Veterans Affairs

Post-hearing Questions Regarding the Departments of Defense and Veterans Affairs Providing Seamless Health Care Coverage to Transitioning Veterans Gao ID: GAO-04-294R November 25, 2003

The Ranking Minority Member of the House Committee on Veterans Affairs requested that GAO respond to follow-up questions on its testimony on its report "Hand-off or Fumble: Are DOD and VA Providing Seamless Health Care Coverage to Transitioning Veterans?"
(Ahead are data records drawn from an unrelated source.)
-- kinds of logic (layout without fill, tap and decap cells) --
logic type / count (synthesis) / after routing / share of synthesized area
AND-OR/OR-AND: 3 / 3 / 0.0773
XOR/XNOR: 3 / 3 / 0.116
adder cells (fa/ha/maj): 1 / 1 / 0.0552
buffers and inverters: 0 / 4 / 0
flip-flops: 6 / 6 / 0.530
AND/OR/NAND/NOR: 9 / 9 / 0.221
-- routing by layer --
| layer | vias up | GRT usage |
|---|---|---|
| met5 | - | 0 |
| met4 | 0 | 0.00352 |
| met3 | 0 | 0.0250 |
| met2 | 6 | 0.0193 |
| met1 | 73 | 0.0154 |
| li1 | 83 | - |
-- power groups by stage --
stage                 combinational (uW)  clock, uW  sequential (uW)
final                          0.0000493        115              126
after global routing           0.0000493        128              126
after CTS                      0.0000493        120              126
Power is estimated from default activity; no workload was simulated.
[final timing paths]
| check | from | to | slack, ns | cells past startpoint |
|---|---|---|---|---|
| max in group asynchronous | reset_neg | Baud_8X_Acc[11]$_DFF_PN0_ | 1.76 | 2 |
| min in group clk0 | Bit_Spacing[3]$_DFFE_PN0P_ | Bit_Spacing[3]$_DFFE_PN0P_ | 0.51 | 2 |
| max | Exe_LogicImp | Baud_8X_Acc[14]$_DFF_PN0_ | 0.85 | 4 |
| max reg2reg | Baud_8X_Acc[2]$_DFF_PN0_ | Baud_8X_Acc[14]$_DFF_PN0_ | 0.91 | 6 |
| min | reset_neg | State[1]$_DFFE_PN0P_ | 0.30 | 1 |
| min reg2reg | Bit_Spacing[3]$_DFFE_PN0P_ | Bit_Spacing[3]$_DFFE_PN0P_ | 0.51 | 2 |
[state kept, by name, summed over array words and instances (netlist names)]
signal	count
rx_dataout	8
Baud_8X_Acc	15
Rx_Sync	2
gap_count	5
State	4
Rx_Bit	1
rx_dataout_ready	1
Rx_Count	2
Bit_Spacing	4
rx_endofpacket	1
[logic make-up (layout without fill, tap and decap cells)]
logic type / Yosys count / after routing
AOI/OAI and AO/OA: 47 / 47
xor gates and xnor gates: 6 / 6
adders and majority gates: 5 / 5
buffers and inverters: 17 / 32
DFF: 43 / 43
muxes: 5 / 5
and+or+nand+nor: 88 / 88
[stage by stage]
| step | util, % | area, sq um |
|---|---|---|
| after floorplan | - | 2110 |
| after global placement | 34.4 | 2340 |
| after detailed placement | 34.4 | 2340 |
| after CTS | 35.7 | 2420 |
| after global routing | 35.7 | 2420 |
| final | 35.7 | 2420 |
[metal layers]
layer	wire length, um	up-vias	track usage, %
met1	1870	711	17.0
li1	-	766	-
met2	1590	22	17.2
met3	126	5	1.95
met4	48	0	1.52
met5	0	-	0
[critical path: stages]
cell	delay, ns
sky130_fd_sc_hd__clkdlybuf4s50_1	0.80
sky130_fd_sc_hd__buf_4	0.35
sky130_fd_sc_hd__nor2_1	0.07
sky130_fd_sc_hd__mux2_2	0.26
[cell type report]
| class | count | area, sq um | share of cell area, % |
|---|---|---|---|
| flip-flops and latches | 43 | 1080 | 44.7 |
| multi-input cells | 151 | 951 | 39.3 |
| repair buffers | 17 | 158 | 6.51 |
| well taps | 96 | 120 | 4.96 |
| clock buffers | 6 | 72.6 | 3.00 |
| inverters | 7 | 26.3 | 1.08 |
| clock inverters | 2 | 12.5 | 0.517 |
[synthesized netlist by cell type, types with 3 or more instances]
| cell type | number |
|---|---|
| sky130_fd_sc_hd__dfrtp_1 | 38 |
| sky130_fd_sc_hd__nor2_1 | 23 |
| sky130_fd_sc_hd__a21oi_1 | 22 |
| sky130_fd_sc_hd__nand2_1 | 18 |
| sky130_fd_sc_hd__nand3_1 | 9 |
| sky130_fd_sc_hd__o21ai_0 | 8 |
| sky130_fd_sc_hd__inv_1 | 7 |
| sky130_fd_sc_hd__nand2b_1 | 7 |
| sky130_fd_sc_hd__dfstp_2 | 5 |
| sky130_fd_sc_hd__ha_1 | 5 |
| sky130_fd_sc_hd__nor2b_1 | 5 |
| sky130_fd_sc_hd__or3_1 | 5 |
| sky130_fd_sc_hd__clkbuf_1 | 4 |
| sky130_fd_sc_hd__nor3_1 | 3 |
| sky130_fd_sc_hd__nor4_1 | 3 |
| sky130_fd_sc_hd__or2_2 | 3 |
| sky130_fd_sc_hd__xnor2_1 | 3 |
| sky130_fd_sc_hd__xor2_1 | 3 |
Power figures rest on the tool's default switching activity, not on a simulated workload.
## ./constraint.sdc

```tcl
current_design RS232_Tx

set clk_period 5.9
set clk_io_pct 0.2

create_clock -name clk0 -period $clk_period [get_ports {clock}]

set non_clock_inputs [all_inputs -no_clocks]
set_input_delay [expr $clk_period * $clk_io_pct] -clock clk0 $non_clock_inputs
set_output_delay [expr $clk_period * $clk_io_pct] -clock clk0 [all_outputs]
```

## ./design.v

```verilog
module RS232_Tx (
    clock,
    reset_neg,
    tx_datain_ready,
    Present_Processing_Completed,
    tx_datain,
    tx_transmitter,
    tx_transmitter_valid
);
parameter HIGH = 1'b1;
parameter LOW = 1'b0;
parameter CLOCK_FREQ = 100000000;  
parameter BAUD_RATE = 115200;  
parameter REG_INPUT = 1;  
parameter BAUD_ACC_WIDTH = 16;
input reset_neg;
input clock;
input tx_datain_ready;
input Present_Processing_Completed;
input [7:0] tx_datain;
output tx_transmitter;
output tx_transmitter_valid;
reg tx_transmitter;
wire [BAUD_ACC_WIDTH:0] Baun_Inc;
reg [BAUD_ACC_WIDTH:0] Baud_Acc;
assign Baun_Inc = ((BAUD_RATE << (BAUD_ACC_WIDTH - 4)) + (CLOCK_FREQ >> 5)) / (CLOCK_FREQ >> 4);
wire Baud_Pulse = Baud_Acc[BAUD_ACC_WIDTH];
always @ (posedge clock or negedge reset_neg) begin
    if (reset_neg == LOW) begin
        Baud_Acc <= {(BAUD_ACC_WIDTH + 1){LOW}};
    end
    else if (Present_Processing_Completed == 1'b1) begin
        Baud_Acc <= {(BAUD_ACC_WIDTH + 1){LOW}};
    end
    else if (tx_transmitter_valid) begin
        Baud_Acc <= Baud_Acc[BAUD_ACC_WIDTH - 1:0] + Baun_Inc;
    end
end
reg [3:0] State;
wire tx_Xfer_Ready = (State == 0);
assign tx_transmitter_valid = ~tx_Xfer_Ready;
reg [7:0] tx_data_reg;
always @ (posedge clock or negedge reset_neg) begin
    if (reset_neg == LOW) begin
        tx_data_reg <= 8'hff;
    end
    else if (Present_Processing_Completed == 1'b1) begin
        tx_data_reg <= 8'hff;
    end
    else if (tx_Xfer_Ready & tx_datain_ready) begin
        tx_data_reg <= tx_datain;
    end
end
wire [7:0] Tx_Data_Byte;
assign Tx_Data_Byte = REG_INPUT ? tx_data_reg : tx_datain;
always @ (posedge clock or negedge reset_neg) begin
    if (reset_neg == LOW) begin
        State <= 4'b0000;
    end
    else if (Present_Processing_Completed == 1'b1) begin
        State <= 4'b0000;
    end
    else begin
        case(State)
            4'b0000: if(tx_datain_ready) State <= 4'b0100;
            4'b0100: if(Baud_Pulse) State <= 4'b1000;  
            4'b1000: if(Baud_Pulse) State <= 4'b1001;  
            4'b1001: if(Baud_Pulse) State <= 4'b1010;  
            4'b1010: if(Baud_Pulse) State <= 4'b1011;  
            4'b1011: if(Baud_Pulse) State <= 4'b1100;  
            4'b1100: if(Baud_Pulse) State <= 4'b1101;  
            4'b1101: if(Baud_Pulse) State <= 4'b1110;  
            4'b1110: if(Baud_Pulse) State <= 4'b1111;  
            4'b1111: if(Baud_Pulse) State <= 4'b0010;  
            4'b0010: if(Baud_Pulse) State <= 4'b0000;  
            default: if(Baud_Pulse) State <= 4'b0000;
        endcase
    end
end
reg MuxBit;
always @ (State or Tx_Data_Byte) begin
    case (State[2:0])
        3'd0: MuxBit <= Tx_Data_Byte[0];
        3'd1: MuxBit <= Tx_Data_Byte[1];
        3'd2: MuxBit <= Tx_Data_Byte[2];
        3'd3: MuxBit <= Tx_Data_Byte[3];
        3'd4: MuxBit <= Tx_Data_Byte[4];
        3'd5: MuxBit <= Tx_Data_Byte[5];
        3'd6: MuxBit <= Tx_Data_Byte[6];
        3'd7: MuxBit <= Tx_Data_Byte[7];
    endcase
end
always @ (posedge clock or negedge reset_neg) begin
    if (reset_neg == LOW) begin
        tx_transmitter <= HIGH;
    end
    else if (Present_Processing_Completed == 1'b1) begin
        tx_transmitter <= HIGH;
    end
    else begin
        tx_transmitter <= (State < 4) | (State[3] & MuxBit);  
    end
end
endmodule
```

## ./config.mk

```make
export PLATFORM = sky130hd
export DESIGN_NAME = RS232_Tx
export DESIGN_NICKNAME = RS232_Tx
export VERILOG_FILES = /design/flow/design.v
export SDC_FILE = /design/flow/constraint.sdc
export NUM_CORES = 4
export LEC_CHECK = 1
export CORE_AREA = 10 10 100 100
export DIE_AREA = 0 0 110 110
```

## ./run.sh

```bash
#!/bin/bash
# OpenROAD 26Q1-2900-gdf79404cd8, Yosys 0.63+post, stock flow scripts
make -C /OpenROAD-flow-scripts/flow DESIGN_CONFIG=/design/flow/config.mk WORK_HOME=/design/flow/orfs finish
```

==> job_summary.md <==
### Flow metrics

| Metric | Value |
|---|---|
| Status | finished clean |
| Clock slew at reported path FFs | 0.07 ns |
| DP Cell Count | 268 |
| Pwr Density | 395 nW/um^2 |
| Max Transition Viols Final | 0 |
| Sw power | 0.000250 W |
| Late-Pin Clk Latency | 0.28 ns |
| Synth Seq Share | 46.2% |
| Wirelength, routed | 3390 um |
| Post-synthesis cell count | 161 |
| Grt ovf | 0 |
| Slew of the pin with the lowest slew margin | 0.420 ns |
| Ys Warns | 1 |
| Rows | 32 |
| Final min period | 3.15 ns |
| Synthesized area per cell | 10.2 um^2 |
| Smallest hold slack | 0.558 ns |
| CP Max Fanout | 25 |
| Worst Path Arrival | 1.97 ns |
| Core Box Area | 7810 um^2 |
| TritonCTS Sinks | 30 |
| Setup crit end kind | output pin |
| Vias/cell | 4.36 |
| Most numerous logic cell after layout | dfrtp_1 |
| Final setup TNS | 0 ns |
| Global-route wire length before repair | 5850 um |
| FP Util | 21.1% |
| Clock share of power | 32.7% |
| Max reg flops | 17 |
| Worst reg-to-reg setup slack | 3.94 ns |
| DPL Wire Length | 2280 um |
| CTS tree | done |
| Hold buffer count at CTS | 0 |
| Sw Ratio | 31.6% |
| Crit path kind | reg2out |
| Unique cell types | 50 |
| Leakage power total | 0.793 nW |
| Post-synth EDFFs | 0 |
| Post-route ant nets | 0 |
| Top Layout Cells | dfrtp_1, nor2_1, a21oi_1 |
| FMAX | 0.317 GHz |
| Cts repair resizes | 0 |
| Synth-to-layout area growth | 21.9% |
| Multi-input logic area | 802 um^2 |
| Largest net degree at the start of global routing | 37 |
| RSZ-0062 raised after global routing | false |
| Clock skew | 0.00703 ns |
| RD Place Congestion | 0.769 |
| Height of the die | 110 um |
| Max-cap violations | 0 |
| Antenna diode count | 0 |
| Ys async rst share | 100% |
| 1st-iter DRT viols | 95 |
| Top Ports | 14 |
| Worst setup SP type | register |
| Worst vdd ir | 0.147 mV |
| Drc violations | 0 |
| Routed WL per cell | 12.3 um |
| Worst EP required | 4.72 ns |
| Number of cells in Yosys stat | 161 |
| Layout cells sized above 1 | 17.8% |
| P_int | 0.000543 W |
| H-tree Lvls | 2 |
| First-pass detailed-route iteration total | 4 |
| Chip Area, Yosys | 1650 um^2 |
| Tool Warnings | 25 |
| Bufs on Longest Clock Path | 2 |
| Layout fillers | 827 |
| Dominant synthesized flop cell | dfrtp_1 |
| Final Hold Viols | 0 |
| IO buf count | 13 |
| Vias in the first global route | 1189 |
| Post-layout period usage | 53.4% |
| Initial antenna violation count | 0 |
| Gate power share | 29.0% |
| Slew HR | 72.0% |
| Synthesized cell area | 1650 um^2 |
| Die area | 12100 um^2 |
| Register area | 762 um^2 |
| Endpoints failing setup | 0 |
| Post-synthesis register bit count | 30 |
| Reg power frac | 38.3% |
| Post-CTS Setup Bufs | 0 |
| Vias | 1202 |
| Hold crit path type | reg2reg |
| Final non-filler cell total | 276 |
| TritonCTS Buffers | 5 |
| GRT Resource Usage Total | 5.81% |
| Die W | 110 um |
| Root Buffer | clkbuf_8 |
GAO believes that strong leadership and appropriate follow-through are key to improving compliance with force protections and surveillance policies for Operation Iraqi Freedom. It is encouraged that the compliance problems it found for Operation Enduring Freedom and Operation Joint Guardian prompted the Assistant Secretary of Defense for Health Affairs and the military services' Surgeons General to promptly take a number of actions to help ensure compliance with the Department of Defense's (DOD) force health protection and surveillance policies. Operation Iraqi Freedom is an ongoing operation with deployments of servicemembers who presumably are covered by the new quality assurance programs. On the basis these actions, GAO is optimistic that progress is occurring. However, the extent of compliance can be determined only from an examination of servicemembers' medical records. Knowing which servicemembers were at certain locations at specific times in the theater of operations is important for determining their possible exposures to chemical, biological, or environmental health hazards that DOD may know about currently or later discover. Without this exposure information, it would likely be more problematic for the Department of Veterans Affairs to determine a presumption of service-connection and to ascertain whether treatments are appropriate. When GAO issued its May 1997 report, DOD had not finalized its draft joint medical surveillance policy. DOD subsequently finalized its joint medical surveillance policy in August 1997. Although there are some methodological differences between the May 1997 and September 2003 reports, it is clear that force health protection and surveillance compliance problems continue in several areas. However, there appears to be some improvement in DOD's collection of predeployment blood serum samples from deploying servicemembers.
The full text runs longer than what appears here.